Stored data entries:
○ ○ ○ ○ ○ ○ ○
`src/rtl/student_fir_mc_pkg.sv`:
```
// Shared types and helpers for the multichannel time-multiplexed FIR.
// Holds the FSM state type, the accumulator-width rule and the saturation test.
package student_fir_mc_pkg;

  typedef enum logic [1:0] {
    ST_IDLE  = 2'd0,
    ST_SHIFT = 2'd1,
    ST_MAC   = 2'd2,
    ST_DONE  = 2'd3
  } fir_state_e;

  // Widest value the saturation helper can inspect; OUT_SIZE must stay below this.
  localparam int MAX_W = 128;

  typedef struct packed {
    logic over;
    logic under;
  } sat_flags_t;

  function automatic int acc_width(input int data_w, input int coef_w, input int taps);
    return data_w + coef_w + $clog2(taps);
  endfunction

  // Reports whether v lies above or below the signed range of an out_w-bit result.
  function automatic sat_flags_t saturate(input logic signed [MAX_W-1:0] v, input int out_w);
    logic signed [MAX_W-1:0] hi;
    sat_flags_t f;
    hi = {{(MAX_W-1){1'b0}}, 1'b1};
    hi = (hi <<< (out_w - 1)) - {{(MAX_W-1){1'b0}}, 1'b1};
    f.over  = (v > hi);
    f.under = (v < ~hi);
    return f;
  endfunction

endpackage

```
`src/rtl/student_fir_mc_mac.sv`:
```
// Registered signed multiply-accumulate used sequentially by the FIR.
// clr has priority over en; the accumulator is sized so it can never overflow.
module student_fir_mc_mac #(
  parameter int DATA_SIZE = 16,
  parameter int COEF_SIZE = 16,
  parameter int ACC_W     = 36
) (
  input  logic                        clk,
  input  logic                        rst,
  input  logic                        clr,
  input  logic                        en,
  input  logic signed [DATA_SIZE-1:0] x,
  input  logic signed [COEF_SIZE-1:0] c,
  output logic signed [ACC_W-1:0]     acc
);

  logic signed [DATA_SIZE+COEF_SIZE-1:0] prod_s;
  logic signed [ACC_W-1:0]               acc_r;

  assign prod_s = x * c;
  assign acc    = acc_r;

  // Accumulator: cleared at the start of a run, adds one product per enabled cycle.
  always_ff @(posedge clk or posedge rst) begin
    if (rst) begin
      acc_r <= '0;
    end else if (clr) begin
      acc_r <= '0;
    end else if (en) begin
      acc_r <= acc_r + ACC_W'(prod_s);
    end else begin
      acc_r <= acc_r;
    end
  end

endmodule

```
`src/rtl/student_fir_mc.sv`:
```
// Multichannel FIR: per-channel delay lines, one shared coefficient set and one
// sequential MAC; results are scaled, saturated and tagged with their channel.
module student_fir_mc
  import student_fir_mc_pkg::*;
#(
  parameter int DATA_SIZE = 16,
  parameter int COEF_SIZE = 16,
  parameter int NUM_TAPS  = 16,
  parameter int NUM_CH    = 2,
  parameter int OUT_SIZE  = 32,
  parameter int SHIFT     = 0,
  localparam int CH_W     = (NUM_CH > 1) ? $clog2(NUM_CH) : 1,
  localparam int TAP_W    = $clog2(NUM_TAPS)
) (
  input  logic                 clk_i,
  input  logic                 rst_i,
  input  logic                 valid_strobe_in,
  input  logic [CH_W-1:0]      ch_in,
  input  logic [DATA_SIZE-1:0] sample_in,
  output logic                 ready_out,
  input  logic                 coef_we_i,
  input  logic [TAP_W-1:0]     coef_addr_i,
  input  logic [COEF_SIZE-1:0] coef_data_i,
  output logic                 coef_ack_out,
  output logic                 compute_finished_out,
  output logic                 valid_strobe_out,
  output logic [CH_W-1:0]      ch_out,
  output logic [OUT_SIZE-1:0]  y_out,
  output logic                 sat_out,
  output logic                 err_out
);

  localparam int ACC_W = acc_width(DATA_SIZE, COEF_SIZE, NUM_TAPS);
  localparam logic [TAP_W-1:0]    LAST_TAP = TAP_W'(NUM_TAPS - 1);
  localparam logic [OUT_SIZE-1:0] Y_MAX    = {1'b0, {(OUT_SIZE-1){1'b1}}};
  localparam logic [OUT_SIZE-1:0] Y_MIN    = {1'b1, {(OUT_SIZE-1){1'b0}}};

  fir_state_e                  state_r;
  logic [TAP_W-1:0]            tap_r;
  logic [CH_W-1:0]             ch_r;
  logic signed [DATA_SIZE-1:0] sample_r;
  logic signed [DATA_SIZE-1:0] delay_r [NUM_CH][NUM_TAPS];
  logic signed [COEF_SIZE-1:0] coef_r  [NUM_TAPS];

  logic                  ready_r, ack_r, fin_r, vout_r, sat_r, err_r;
  logic [CH_W-1:0]       ch_out_r;
  logic [OUT_SIZE-1:0]   y_r;

  logic                    ch_ok_s, addr_ok_s;
  logic                    mac_clr_s, mac_en_s;
  logic signed [ACC_W-1:0] acc_s, scaled_s;
  logic signed [MAX_W-1:0] wide_s;
  sat_flags_t              flags_s;

  assign ch_ok_s   = (32'(ch_in) < 32'(NUM_CH));
  // Guards tap counts that are not a power of two.
  assign addr_ok_s = (32'(coef_addr_i) < 32'(NUM_TAPS));
  assign mac_clr_s = (state_r == ST_SHIFT);
  assign mac_en_s  = (state_r == ST_MAC);
  assign scaled_s  = acc_s >>> SHIFT;
  assign wide_s    = MAX_W'(scaled_s);
  assign flags_s   = saturate(wide_s, OUT_SIZE);

  student_fir_mc_mac #(
    .DATA_SIZE (DATA_SIZE),
    .COEF_SIZE (COEF_SIZE),
    .ACC_W     (ACC_W)
  ) u_mac (
    .clk (clk_i),
    .rst (rst_i),
    .clr (mac_clr_s),
    .en  (mac_en_s),
    .x   (delay_r[ch_r][tap_r]),
    .c   (coef_r[tap_r]),
    .acc (acc_s)
  );

  assign ready_out            = ready_r;
  assign coef_ack_out         = ack_r;
  assign compute_finished_out = fin_r;
  assign valid_strobe_out     = vout_r;
  assign ch_out               = ch_out_r;
  assign y_out                = y_r;
  assign sat_out              = sat_r;
  assign err_out              = err_r;

  // Control FSM, delay lines, coefficient bank and registered result outputs.
  always_ff @(posedge clk_i or posedge rst_i) begin
    if (rst_i) begin
      state_r  <= ST_IDLE;
      tap_r    <= '0;
      ch_r     <= '0;
      sample_r <= '0;
      for (int c = 0; c < NUM_CH; c++) begin
        for (int k = 0; k < NUM_TAPS; k++) begin
          delay_r[c][k] <= '0;
        end
      end
      for (int k = 0; k < NUM_TAPS; k++) begin
        coef_r[k] <= '0;
      end
      ready_r  <= 1'b1;
      ack_r    <= 1'b0;
      fin_r    <= 1'b0;
      vout_r   <= 1'b0;
      sat_r    <= 1'b0;
      err_r    <= 1'b0;
      ch_out_r <= '0;
      y_r      <= '0;
    end else begin
      ack_r  <= 1'b0;
      fin_r  <= 1'b0;
      vout_r <= 1'b0;
      err_r  <= 1'b0;
      case (state_r)
        ST_IDLE: begin
          if (valid_strobe_in && ch_ok_s) begin
            ch_r     <= ch_in;
            sample_r <= sample_in;
            ready_r  <= 1'b0;
            state_r  <= ST_SHIFT;
          end else begin
            // A strobe reaching here carries a bad channel; a coefficient write may still land.
            err_r <= valid_strobe_in;
            if (coef_we_i && addr_ok_s) begin
              coef_r[coef_addr_i] <= coef_data_i;
              ack_r               <= 1'b1;
            end
          end
        end
        ST_SHIFT: begin
          for (int k = NUM_TAPS - 1; k > 0; k--) begin
            delay_r[ch_r][k] <= delay_r[ch_r][k-1];
          end
          delay_r[ch_r][0] <= sample_r;
          tap_r            <= '0;
          state_r          <= ST_MAC;
        end
        ST_MAC: begin
          tap_r <= tap_r + 1'b1;
          if (tap_r == LAST_TAP) begin
            fin_r   <= 1'b1;
            state_r <= ST_DONE;
          end
        end
        ST_DONE: begin
          if (flags_s.over) begin
            y_r <= Y_MAX;
          end else if (flags_s.under) begin
            y_r <= Y_MIN;
          end else begin
            y_r <= wide_s[OUT_SIZE-1:0];
          end
          sat_r    <= flags_s.over | flags_s.under;
          ch_out_r <= ch_r;
          vout_r   <= 1'b1;
          ready_r  <= 1'b1;
          state_r  <= ST_IDLE;
        end
        default: begin
          ready_r <= 1'b1;
          state_r <= ST_IDLE;
        end
      endcase
    end
  end

endmodule

```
○ ○ ○ ○ ○ ○ ○
**Try it**
Go through the records, tally the lines holding the word "under", and give only the tally.

**Written answer**
4